Vincent van Gogh: Planteuse de betteraves, 1885, Schwarze Kreide, 535 x 444 mm. Inv. Nr. MB 744 (PK), Museum Boijmans van Beuningen, Rotterdam (De la Faille III.1270)
The 'Potato Planter', from Vincent van Gogh's early phase, belongs to a group of drawings which show individual workers labouring in the fields. It was created in the summer of 1885 in Nuenen, where the impoverished artist had been living in his parents' parsonage since the end of 1883. He found the subjects for his drawings and paintings in real life, in his rural surroundings and among the craftsmen and peasants of Brabant. Van Gogh trod the path of the outsider beyond any official training. His artistic approach was influenced by local artists of the Den Haag School, such as J. Israël, and by the painters of the Barbizon School, especially J.-F. Millet, whose choice of subjects left its mark on Van Gogh's work throughout his life.

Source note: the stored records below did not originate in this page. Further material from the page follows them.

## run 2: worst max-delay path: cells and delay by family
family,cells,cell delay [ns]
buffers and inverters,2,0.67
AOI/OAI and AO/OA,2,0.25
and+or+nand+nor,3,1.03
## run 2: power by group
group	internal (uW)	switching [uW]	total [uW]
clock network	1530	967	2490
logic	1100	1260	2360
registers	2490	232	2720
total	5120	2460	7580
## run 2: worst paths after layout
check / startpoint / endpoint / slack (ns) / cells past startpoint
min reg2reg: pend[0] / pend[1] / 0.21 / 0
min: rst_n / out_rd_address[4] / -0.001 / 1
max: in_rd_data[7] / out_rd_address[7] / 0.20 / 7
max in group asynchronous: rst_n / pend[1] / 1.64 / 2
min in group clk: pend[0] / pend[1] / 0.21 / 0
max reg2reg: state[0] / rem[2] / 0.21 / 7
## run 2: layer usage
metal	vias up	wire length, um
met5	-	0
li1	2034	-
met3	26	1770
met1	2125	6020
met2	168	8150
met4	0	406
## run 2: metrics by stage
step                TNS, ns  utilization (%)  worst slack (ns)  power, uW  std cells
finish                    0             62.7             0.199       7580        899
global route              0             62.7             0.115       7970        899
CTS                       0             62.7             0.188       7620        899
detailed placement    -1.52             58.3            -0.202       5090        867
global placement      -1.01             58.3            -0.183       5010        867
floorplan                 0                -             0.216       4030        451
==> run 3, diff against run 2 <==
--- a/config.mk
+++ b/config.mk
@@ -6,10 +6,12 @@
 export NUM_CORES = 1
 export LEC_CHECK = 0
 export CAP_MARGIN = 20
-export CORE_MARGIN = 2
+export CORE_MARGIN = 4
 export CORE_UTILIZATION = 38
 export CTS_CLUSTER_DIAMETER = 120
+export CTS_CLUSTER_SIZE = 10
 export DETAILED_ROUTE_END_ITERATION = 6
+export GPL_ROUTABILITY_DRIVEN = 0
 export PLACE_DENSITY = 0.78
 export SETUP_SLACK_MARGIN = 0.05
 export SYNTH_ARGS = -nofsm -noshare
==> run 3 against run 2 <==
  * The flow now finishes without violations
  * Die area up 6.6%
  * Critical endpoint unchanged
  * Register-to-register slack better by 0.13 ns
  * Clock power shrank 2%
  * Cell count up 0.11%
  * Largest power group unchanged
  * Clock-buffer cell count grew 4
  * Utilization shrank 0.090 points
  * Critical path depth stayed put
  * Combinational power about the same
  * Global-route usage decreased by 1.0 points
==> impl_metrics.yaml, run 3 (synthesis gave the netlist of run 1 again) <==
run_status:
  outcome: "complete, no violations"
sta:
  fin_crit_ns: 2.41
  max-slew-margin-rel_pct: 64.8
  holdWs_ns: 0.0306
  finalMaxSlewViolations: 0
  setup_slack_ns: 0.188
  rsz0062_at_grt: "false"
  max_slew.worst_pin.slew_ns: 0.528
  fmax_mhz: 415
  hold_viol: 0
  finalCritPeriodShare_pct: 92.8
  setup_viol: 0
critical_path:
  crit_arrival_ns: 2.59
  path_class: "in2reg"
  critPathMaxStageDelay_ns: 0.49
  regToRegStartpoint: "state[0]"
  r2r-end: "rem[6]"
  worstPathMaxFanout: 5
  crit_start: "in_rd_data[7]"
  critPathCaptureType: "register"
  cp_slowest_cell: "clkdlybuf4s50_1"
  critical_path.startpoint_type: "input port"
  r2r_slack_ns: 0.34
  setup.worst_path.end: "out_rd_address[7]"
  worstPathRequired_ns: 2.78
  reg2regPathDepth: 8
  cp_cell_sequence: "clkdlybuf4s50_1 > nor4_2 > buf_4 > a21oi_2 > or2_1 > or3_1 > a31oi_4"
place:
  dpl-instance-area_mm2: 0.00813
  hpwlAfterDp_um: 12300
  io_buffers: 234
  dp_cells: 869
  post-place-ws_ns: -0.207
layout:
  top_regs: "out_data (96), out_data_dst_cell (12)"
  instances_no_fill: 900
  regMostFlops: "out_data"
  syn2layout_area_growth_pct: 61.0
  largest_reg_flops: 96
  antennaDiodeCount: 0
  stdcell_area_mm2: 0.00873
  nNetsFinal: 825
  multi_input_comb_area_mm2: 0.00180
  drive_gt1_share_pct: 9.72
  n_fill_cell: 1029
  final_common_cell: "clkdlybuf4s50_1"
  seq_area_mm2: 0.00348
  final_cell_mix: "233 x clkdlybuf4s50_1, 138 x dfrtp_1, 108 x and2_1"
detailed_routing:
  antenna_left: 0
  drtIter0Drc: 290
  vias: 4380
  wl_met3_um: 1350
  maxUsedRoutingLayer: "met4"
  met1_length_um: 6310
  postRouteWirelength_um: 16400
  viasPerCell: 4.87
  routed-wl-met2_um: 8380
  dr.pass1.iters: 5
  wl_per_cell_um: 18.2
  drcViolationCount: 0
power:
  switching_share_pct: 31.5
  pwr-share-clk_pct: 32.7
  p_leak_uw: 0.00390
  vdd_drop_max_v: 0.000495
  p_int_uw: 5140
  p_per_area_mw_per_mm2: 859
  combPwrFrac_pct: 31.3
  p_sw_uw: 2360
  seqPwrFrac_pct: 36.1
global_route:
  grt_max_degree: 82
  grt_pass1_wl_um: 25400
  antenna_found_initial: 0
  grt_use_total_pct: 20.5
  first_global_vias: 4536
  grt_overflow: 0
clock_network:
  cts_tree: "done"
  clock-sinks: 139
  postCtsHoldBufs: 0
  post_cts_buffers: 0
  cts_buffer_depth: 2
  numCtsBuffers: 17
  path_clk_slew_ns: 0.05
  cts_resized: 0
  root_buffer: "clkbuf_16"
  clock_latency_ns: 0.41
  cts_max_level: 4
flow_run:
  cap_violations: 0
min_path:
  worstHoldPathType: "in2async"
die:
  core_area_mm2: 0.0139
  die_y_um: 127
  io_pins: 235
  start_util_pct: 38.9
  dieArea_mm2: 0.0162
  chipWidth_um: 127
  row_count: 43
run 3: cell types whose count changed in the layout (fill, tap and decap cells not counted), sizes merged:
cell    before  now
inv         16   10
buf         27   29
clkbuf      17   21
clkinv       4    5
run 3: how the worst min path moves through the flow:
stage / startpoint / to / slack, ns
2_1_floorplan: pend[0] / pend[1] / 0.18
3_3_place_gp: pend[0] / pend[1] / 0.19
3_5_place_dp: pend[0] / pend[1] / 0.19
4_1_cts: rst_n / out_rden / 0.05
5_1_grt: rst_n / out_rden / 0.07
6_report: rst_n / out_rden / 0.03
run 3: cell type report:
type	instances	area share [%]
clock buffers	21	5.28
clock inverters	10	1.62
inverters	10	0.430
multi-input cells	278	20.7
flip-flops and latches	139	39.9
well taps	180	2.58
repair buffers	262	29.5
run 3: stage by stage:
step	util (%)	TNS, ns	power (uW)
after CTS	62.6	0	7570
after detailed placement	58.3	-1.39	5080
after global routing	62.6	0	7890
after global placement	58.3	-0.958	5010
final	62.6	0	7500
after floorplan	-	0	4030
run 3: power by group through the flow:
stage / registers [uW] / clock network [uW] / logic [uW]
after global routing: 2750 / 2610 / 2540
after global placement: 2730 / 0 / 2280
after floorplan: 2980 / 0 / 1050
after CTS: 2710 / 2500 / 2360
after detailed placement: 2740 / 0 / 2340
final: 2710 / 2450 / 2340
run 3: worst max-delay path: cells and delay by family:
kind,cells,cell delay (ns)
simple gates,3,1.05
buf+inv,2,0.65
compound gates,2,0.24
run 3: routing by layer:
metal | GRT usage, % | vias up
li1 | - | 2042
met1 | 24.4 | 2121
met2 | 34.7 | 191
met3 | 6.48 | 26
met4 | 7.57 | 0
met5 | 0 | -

Van Gogh portrays the peasant woman at close quarters and in a monumentally compact style. The figure, bent forward, presents a massive lower body resting on coarse wooden clogs with space in front for the slender upper body and head. Clear contours mark the outline of the figure. Her volume is conveyed by a lively interplay of modelling, blurred hatching and etched lightening. The powerful arm, stretching from the body to the ground in order to place a potato in the prepared earth, has a compositional pendant in the vertical of the spade, which explains the narrative more directly than the description of the background, as does the basket, which, as a container, repeats the function of the hand holding the tubers.

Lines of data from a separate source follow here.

[src/rtl/key_bus_pkg.sv]
// Shared definitions for the security-key bus: address window, code field,
// state encodings and the responder's 6-bit XOR sequence generator.
package key_bus_pkg;

  localparam int         BA_W     = 14;
  localparam int         CODE_LSB = 4;      // code lives in ba[7:4]
  localparam logic [1:0] BA_WIN   = 2'b01;  // ba[13]=0, ba[12]=1

  typedef enum logic [1:0] {KS_IDLE, KS_REQ, KS_RUN, KS_FINISH} key_state_e;
  typedef enum logic [1:0] {CY_IDLE, CY_SETUP, CY_STROBE, CY_HOLD} cyc_state_e;

  function automatic logic key_model_bit(input logic [5:0] s);
    return s[0] ^ s[3] ^ s[5];
  endfunction

  function automatic logic [5:0] key_model_next(input logic [5:0] s);
    return {s[4:0], key_model_bit(s)};
  endfunction

  function automatic logic [BA_W-1:0] key_bus_addr(input logic [3:0] code);
    logic [BA_W-1:0] a;
    a                  = '0;
    a[13:12]           = BA_WIN;
    a[CODE_LSB +: 4]   = code;
    return a;
  endfunction

endpackage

Van Gogh's large-format drawings of individual figures carrying out their work in the fields were a direct reaction to the shortcomings which others and he, too, had noticed in the bodies of the figures in an earlier painting of his, 'The Potato Eaters' (Van Gogh Museum, Amsterdam). He had written to his brother Theo that the figures as a whole were not what the heads had been. In his new drawings, he was starting the figures with the bodies "and I have the impression that this makes them fuller and broader. (...) which I want, namely that everything is round and the form, so to speak, has no beginning or end, but rather creates a harmonious living whole." (Letter to van Gogh's brother Theo van Gogh, ca. 9 May 1885).

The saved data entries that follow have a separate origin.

$ cat src/rtl/player_move_if.sv
// Player movement bus: button inputs, level restart, detector feedback,
// and the move/position/status outputs of player_move_ctrl.
//   master : drives buttons, level_load and new_*_in; observes outputs
//   slave  : the movement controller itself
interface player_move_if;
  logic        btn_up;
  logic        btn_down;
  logic        btn_left;
  logic        btn_right;
  logic        level_load;
  logic [4:0]  new_x_in;
  logic [4:0]  new_y_in;
  logic [2:0]  move_out;
  logic [4:0]  cur_x;
  logic [4:0]  cur_y;
  logic        step_done;
  logic        blocked;
  logic [15:0] move_count;

  modport master (
    output btn_up, btn_down, btn_left, btn_right, level_load, new_x_in, new_y_in,
    input  move_out, cur_x, cur_y, step_done, blocked, move_count
  );

  modport slave (
    input  btn_up, btn_down, btn_left, btn_right, level_load, new_x_in, new_y_in,
    output move_out, cur_x, cur_y, step_done, blocked, move_count
  );
endinterface

$ cat src/rtl/player_move_ctrl.sv
// Player movement controller, upstream of the collision detector.
// Turns button rising edges into single-step move codes, holds each code on
// move_out for SETTLE_CYCLES cycles, then latches the detector's resolved
// position as the player position. A held button re-issues the move every
// REPEAT_TICKS cycles spent in HOLD.
// Ports:
//   clk   : system clock, rising edge
//   reset : asynchronous active-high reset
//   pm    : player_move_if.slave (buttons, level_load, new_*_in in;
//           move_out, cur_x/y, step_done, blocked, move_count out)
module player_move_ctrl #(
  parameter logic [4:0] START_X       = 5'd1,
  parameter logic [4:0] START_Y       = 5'd1,
  parameter int         SETTLE_CYCLES = 2,
  parameter int         REPEAT_TICKS  = 25_000_000
) (
  input  logic          clk,
  input  logic          reset,
  player_move_if.slave  pm
);

  localparam int SW = (SETTLE_CYCLES > 1) ? $clog2(SETTLE_CYCLES) : 1;
  localparam int RW = (REPEAT_TICKS  > 1) ? $clog2(REPEAT_TICKS)  : 1;

  localparam logic [2:0] MV_NONE  = 3'b000;
  localparam logic [2:0] MV_UP    = 3'b001;
  localparam logic [2:0] MV_LEFT  = 3'b010;
  localparam logic [2:0] MV_DOWN  = 3'b011;
  localparam logic [2:0] MV_RIGHT = 3'b100;

  typedef enum logic [1:0] {IDLE, ISSUE, HOLD} state_t;

  // bit order: 0 up, 1 down, 2 left, 3 right
  logic [3:0] btn_raw, sync1, sync, sync_d, rise;

  state_t      state, state_n;
  logic [2:0]  dir, dir_n;
  logic [SW-1:0] settle_cnt, settle_cnt_n;
  logic [RW-1:0] rpt_cnt, rpt_cnt_n;
  logic [2:0]  move_out, move_out_n;
  logic [4:0]  cur_x, cur_x_n, cur_y, cur_y_n;
  logic        step_done, step_done_n, blocked, blocked_n;
  logic [15:0] move_count, move_count_n;
  logic        dir_held;

  assign btn_raw = {pm.btn_right, pm.btn_left, pm.btn_down, pm.btn_up};
  assign rise    = sync & ~sync_d;

  // sync_d is the edge-detect stage; level_load deliberately leaves it alone
  // so a button still held across a restart produces no edge.
  always_ff @(posedge clk or posedge reset) begin
    if (reset) begin
      sync1  <= '0;
      sync   <= '0;
      sync_d <= '0;
    end else begin
      sync1  <= btn_raw;
      sync   <= sync1;
      sync_d <= sync;
    end
  end

  always_comb begin
    case (dir)
      MV_UP:    dir_held = sync[0];
      MV_DOWN:  dir_held = sync[1];
      MV_LEFT:  dir_held = sync[2];
      MV_RIGHT: dir_held = sync[3];
      default:  dir_held = 1'b0;
    endcase
  end

  always_ff @(posedge clk or posedge reset) begin
    if (reset) begin
      state      <= IDLE;
      dir        <= MV_NONE;
      settle_cnt <= '0;
      rpt_cnt    <= '0;
      move_out   <= MV_NONE;
      cur_x      <= START_X;
      cur_y      <= START_Y;
      step_done  <= 1'b0;
      blocked    <= 1'b0;
      move_count <= '0;
    end else begin
      state      <= state_n;
      dir        <= dir_n;
      settle_cnt <= settle_cnt_n;
      rpt_cnt    <= rpt_cnt_n;
      move_out   <= move_out_n;
      cur_x      <= cur_x_n;
      cur_y      <= cur_y_n;
      step_done  <= step_done_n;
      blocked    <= blocked_n;
      move_count <= move_count_n;
    end
  end

  always_comb begin
    state_n      = state;
    dir_n        = dir;
    settle_cnt_n = settle_cnt;
    rpt_cnt_n    = rpt_cnt;
    move_out_n   = move_out;
    cur_x_n      = cur_x;
    cur_y_n      = cur_y;
    step_done_n  = 1'b0;
    blocked_n    = 1'b0;
    move_count_n = move_count;

    case (state)
      IDLE: begin
        move_out_n = MV_NONE;
        if (rise != 4'b0000) begin
          if      (rise[0]) dir_n = MV_UP;
          else if (rise[1]) dir_n = MV_DOWN;
          else if (rise[2]) dir_n = MV_LEFT;
          else              dir_n = MV_RIGHT;
          move_out_n   = dir_n;
          settle_cnt_n = '0;
          state_n      = ISSUE;
        end
      end
      ISSUE: begin
        if (settle_cnt == SW'(SETTLE_CYCLES - 1)) begin
          cur_x_n     = pm.new_x_in;
          cur_y_n     = pm.new_y_in;
          step_done_n = 1'b1;
          move_out_n  = MV_NONE;
          rpt_cnt_n   = '0;
          state_n     = HOLD;
          if (pm.new_x_in == cur_x && pm.new_y_in == cur_y)
            blocked_n = 1'b1;
          else if (move_count != 16'hFFFF)
            move_count_n = move_count + 16'd1;
        end else begin
          settle_cnt_n = settle_cnt + SW'(1);
        end
      end
      HOLD: begin
        move_out_n = MV_NONE;
        if (!dir_held) begin
          rpt_cnt_n = '0;
          state_n   = IDLE;
        end else if (rpt_cnt == RW'(REPEAT_TICKS - 1)) begin
          rpt_cnt_n    = '0;
          settle_cnt_n = '0;
          move_out_n   = dir;
          state_n      = ISSUE;
        end else begin
          rpt_cnt_n = rpt_cnt + RW'(1);
        end
      end
      default: state_n = IDLE;
    endcase

    // restart wins over anything computed above, including a commit
    if (pm.level_load) begin
      state_n      = IDLE;
      dir_n        = MV_NONE;
      settle_cnt_n = '0;
      rpt_cnt_n    = '0;
      move_out_n   = MV_NONE;
      cur_x_n      = START_X;
      cur_y_n      = START_Y;
      step_done_n  = 1'b0;
      blocked_n    = 1'b0;
      move_count_n = '0;
    end
  end

  assign pm.move_out   = move_out;
  assign pm.cur_x      = cur_x;
  assign pm.cur_y      = cur_y;
  assign pm.step_done  = step_done;
  assign pm.blocked    = blocked;
  assign pm.move_count = move_count;

endmodule

$ cat src/flat_wrapper.sv
// flat-port wrapper written by rule: the top's interface ports become plain ports
module player_move_ctrl_flat 
#(
  parameter logic [4:0] START_X       = 5'd1,
  parameter logic [4:0] START_Y       = 5'd1,
  parameter int         SETTLE_CYCLES = 2,
  parameter int         REPEAT_TICKS  = 25_000_000
)
  (clk, reset, pm_btn_up, pm_btn_down, pm_btn_left, pm_btn_right, pm_level_load, pm_new_x_in, pm_new_y_in, pm_move_out, pm_cur_x, pm_cur_y, pm_step_done, pm_blocked, pm_move_count);
  player_move_if pm_i ();
  input  logic clk;
  input  logic reset;
  input wire logic [$bits(pm_i.btn_up)-1:0] pm_btn_up;
  input wire logic [$bits(pm_i.btn_down)-1:0] pm_btn_down;
  input wire logic [$bits(pm_i.btn_left)-1:0] pm_btn_left;
  input wire logic [$bits(pm_i.btn_right)-1:0] pm_btn_right;
  input wire logic [$bits(pm_i.level_load)-1:0] pm_level_load;
  input wire logic [$bits(pm_i.new_x_in)-1:0] pm_new_x_in;
  input wire logic [$bits(pm_i.new_y_in)-1:0] pm_new_y_in;
  output wire logic [$bits(pm_i.move_out)-1:0] pm_move_out;
  output wire logic [$bits(pm_i.cur_x)-1:0] pm_cur_x;
  output wire logic [$bits(pm_i.cur_y)-1:0] pm_cur_y;
  output wire logic [$bits(pm_i.step_done)-1:0] pm_step_done;
  output wire logic [$bits(pm_i.blocked)-1:0] pm_blocked;
  output wire logic [$bits(pm_i.move_count)-1:0] pm_move_count;
  assign pm_i.btn_up = pm_btn_up;
  assign pm_i.btn_down = pm_btn_down;
  assign pm_i.btn_left = pm_btn_left;
  assign pm_i.btn_right = pm_btn_right;
  assign pm_i.level_load = pm_level_load;
  assign pm_i.new_x_in = pm_new_x_in;
  assign pm_i.new_y_in = pm_new_y_in;
  assign pm_move_out = pm_i.move_out;
  assign pm_cur_x = pm_i.cur_x;
  assign pm_cur_y = pm_i.cur_y;
  assign pm_step_done = pm_i.step_done;
  assign pm_blocked = pm_i.blocked;
  assign pm_move_count = pm_i.move_count;
  player_move_ctrl #(.START_X(START_X), .START_Y(START_Y), .SETTLE_CYCLES(SETTLE_CYCLES), .REPEAT_TICKS(REPEAT_TICKS)) u_core (.clk(clk), .reset(reset), .pm(pm_i));
endmodule
$ cat config.mk
export PLATFORM = sky130hd
export DESIGN_NAME = player_move_ctrl_flat
export DESIGN_NICKNAME = d
export VERILOG_FILES = /design/src/rtl/player_move_if.sv /design/src/rtl/player_move_ctrl.sv /design/src/flat_wrapper.sv
export SDC_FILE = /design/constraint.sdc
export NUM_CORES = 1
export LEC_CHECK = 0
export CAP_MARGIN = 10
export CORE_AREA = 2 2 96 98
export CTS_CLUSTER_SIZE = 30
export DETAILED_ROUTE_END_ITERATION = 7
export DIE_AREA = 0 0 98 100
export HOLD_SLACK_MARGIN = 0.15
export PLACE_DENSITY = 0.76
export SKIP_LAST_GASP = 1
export SLEW_MARGIN = 20
export SYNTH_ARGS = -nofsm -noshare
export SYNTH_HDL_FRONTEND = slang
export SYNTH_SLANG_ARGS = --single-unit
$ cat constraint.sdc
create_clock -name clk -period 3.8 [get_ports clk]
set_clock_uncertainty 0.05 [all_clocks]
set_input_delay 0.57 -clock clk [delete_from_list [all_inputs] [get_ports clk]]
set_output_delay 0.57 -clock clk [all_outputs]
set_load 0.01 [all_outputs]
==> run metrics <==
largest net degree at the start of global routing 32; IO Pins 48; mean routed wirelength per cell roughly 14 um; GRT Overall Usage 16.9%; setup_tns 0 ps; Compound-Gate Fraction of Synth Area 11.0%; ANT nets after route 0; crit start category primary input; cts bufs inserted 9; Detail Placement HPWL 5680 um; initial antenna violation count 0; mux share of post-synthesis cell area between 1.5 and 2%; sequential share of the synthesized area 49.3%; cts hold-fix bufs 0; PD cells 423 nW/um^2; Cells after Synth roughly 400; port bufs between 40 and 50; kind of critical path primary input to flop; RSZ-0062 raised after global routing false; FFs w/ async S/R, synth 100%; Sink Count 74; Seq cells post-synth 74; post_cts resized 0; diode count 0; Max-Cap Viols 0; xor and xnor area share after synthesis around 6%; Static Leakage 1.90 nW; GPL Wtd Cong 0.836; Hold Crit Class flop to flop; Vias/cell around 5.5; Worst setup EP type flop; max-slew violations 0; most common cell after layout, fill and taps aside dfrtp_1; area share of fa/ha/maj cells after synthesis around 2.3%; P&R area growth vs syn 21.3%; number of distinct library cells after synthesis 51; synthesized net count 428; final count of negative-setup-slack endpoints 0; 1st-iter DRT viols 163; syn avg cell area 9.32 sq um; main combinational cell family by area after synthesis simple AND/OR/NAND/NOR gates; CTS H-tree lvls 3; fraction of layout cells with a size suffix above 1 6.78%; worst-skew pair later-pin latency about 350 ps; fin crit share 69.2%; most frequent cells in the layout 72 x dfrtp_1, 49 x nand2_1, 47 x clkdlybuf4s50_1; 1st-pass router iterations 4; FP Rows 35; Setup Buffers After CTS 0; total grt overflow 0; Die Span X 98 um; Post-Route WL between 7000 and 8000 um; EDFF count, synth 0; status complete, no violations; CTS max path bufs 2; ys flop type dfrtp_1; number of fillers in the final layout approximately 800; initial core utilization 42.4%; Max Freq 381 MHz; # nets final about 480; CTS root buf clkbuf_8; Worst Path Max Fanout 15; Arr. time, crit path 2770 ps; Clock Pin Slew Worst Setup and Hold Paths 70 ps; measured slew at the worst slew-check pin 794 ps; CTS tree built; core area 8890 sq um; Synth Area in Simple Gates about a quarter; YS warnings 0; Mapped Area roughly 3800 sq um; drt drc 0; first-pass GRT wire length 13,700 um; worst vdd ir a little over 0.0003 V; die area 9800 sq um; WP data required about 4000 ps; Tmin final roughly 2600 ps; final hold violation count 0; WHS 300 ps; vias in the first global route 3,039; slew margin rel. 46.9%; Die Y 100 um; vias post-DR 3,103
[state kept, by name (all words and copies together), names as in the netlist]
signal                cells
u_core.rpt_cnt           25
u_core.sync               4
u_core.pm.move_out        3
u_core.pm.cur_y           5
u_core.pm.move_count     16
u_core.sync1              4
u_core.sync_d             4
u_core.pm.step_done       1
u_core.dir                3
u_core.state              2
u_core.settle_cnt         1
u_core.pm.cur_x           5
u_core.pm.blocked         1
[critical path, stage by stage]
cell and delay, ps:
clkdlybuf4s50_1 870, nor3_2 140, buf_4 220, or4b_1 580, nor2_1 180, xnor2_1 160, nor2_1 60
[cells in the mapped netlist (all sizes together), types with 10 or more instances]
| library cell | number | area share (%) |
|---|---|---|
| nor3 | 14 | 2.0 |
| nor2 | 34 | 3.4 |
| a21oi | 28 | 3.9 |
| nand4 | 14 | 2.5 |
| dfrtp | 72 | 48 |
| nand2 | 49 | 4.9 |
| and3 | 12 | 2.0 |
| xnor2 | 10 | 2.3 |
| inv | 19 | 1.9 |
| xor2 | 16 | 3.7 |
| o21ai | 18 | 2.5 |
| nand3 | 24 | 3.2 |
[final cells by class]
class | instances | area [sq um] | share of cell area (%)
Clock buffer | 12 | 145 | 3.18
Clock inverter | 4 | 75.1 | 1.64
Inverter | 19 | 71.3 | 1.56
Multi-Input combinational cell | 295 | 1770 | 38.7
Sequential cell | 74 | 1850 | 40.6
Tap cell | 111 | 139 | 3.04
Timing Repair Buffer | 53 | 515 | 11.3
[report_power, final]
part	internal, mW	total, mW	switching [mW]
clock network	0.388	0.670	0.282
logic	0.161	0.388	0.227
registers	0.829	0.873	0.0433
total	1.38	1.93	0.552
[logic make-up (layout without fill, tap and decap cells)]
logic type                 count (synthesis)  in the layout
adders and majority gates                  7              7
muxes                                      6              6
DFF                                       74             74
AOI/OAI and AO/OA                         68             68
xor gates and xnor gates                  26             26
and+or+nand+nor                          188            188
buffers and inverters                     35             88
[metrics by stage]
stage	setup slack [ps]	std cells	total power, mW	util [%]	cell area (sq um)
5_1_grt	1010	568	2.04	51.4	4570
3_5_place_dp	813	552	1.28	48.9	4350
6_report	1170	568	1.93	51.4	4570
2_1_floorplan	1300	404	1.15	-	3760
3_3_place_gp	904	552	1.27	48.9	4350
4_1_cts	1190	568	1.95	51.4	4570
[per-layer routing]
layer  vias up  wire, um  track usage, %
met5         -         0               0
met4         0       103            5.24
met3        13       386            4.39
met2        66      3910            27.3
met1      1520      3580            22.4
li1       1504         -               -
[worst paths after layout]
kind,startpoint,to,slack (ps),cells past startpoint
max in group asynchronous,reset,u_core.sync1[1]$_DFF_PP0_,2440,3
min in group asynchronous,reset,u_core.pm.cur_x[2]$_DFFE_PP0P_,500,2
hold / removal,u_core.sync1[3]$_DFF_PP0_,u_core.sync[3]$_DFF_PP0_,300,0
setup / recovery,pm_level_load,u_core.rpt_cnt[17]$_DFFE_PP0P_,1170,7
setup reg to reg,u_core.state[1]$_DFFE_PP0P_,u_core.rpt_cnt[17]$_DFFE_PP0P_,1210,10
hold reg to reg,u_core.sync1[3]$_DFF_PP0_,u_core.sync[3]$_DFF_PP0_,300,0
Note: power is estimated with default switching activity, not from simulation.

In 1908, at a time when the first works by van Gogh were being displayed in German museum collections in the Nationalgalerie in Berlin, the painting 'Farmhouse in Nuenen' was also acquired in Paris by the Städelscher Museums-Verein for the Städelsches Kunstinstitut together with this 'Woman Planting Potatoes'. It was followed in 1911 by the late painting 'Portrait of Dr. Gachet' (1890), which was confiscated in 1937.